[[ Data provided, beginning ]]

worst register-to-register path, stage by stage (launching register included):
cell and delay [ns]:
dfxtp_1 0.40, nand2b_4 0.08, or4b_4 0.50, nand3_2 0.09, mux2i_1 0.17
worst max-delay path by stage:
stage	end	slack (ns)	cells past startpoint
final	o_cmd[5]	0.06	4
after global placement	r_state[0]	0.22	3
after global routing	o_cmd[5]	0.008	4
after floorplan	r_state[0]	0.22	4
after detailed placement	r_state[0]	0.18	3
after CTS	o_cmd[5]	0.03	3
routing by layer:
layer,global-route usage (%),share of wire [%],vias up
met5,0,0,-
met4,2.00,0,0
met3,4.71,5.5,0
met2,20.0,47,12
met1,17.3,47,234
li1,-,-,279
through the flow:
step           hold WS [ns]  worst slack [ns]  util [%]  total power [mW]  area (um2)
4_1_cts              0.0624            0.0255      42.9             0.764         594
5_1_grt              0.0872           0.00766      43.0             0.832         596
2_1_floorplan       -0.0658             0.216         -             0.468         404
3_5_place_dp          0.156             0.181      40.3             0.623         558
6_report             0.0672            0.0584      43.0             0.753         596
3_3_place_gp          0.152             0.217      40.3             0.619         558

[[ Data provided, end ]]

### Problem to work on
Among the lines above, some may include the string "slack"; state how many, and nothing more.

### Answer section
2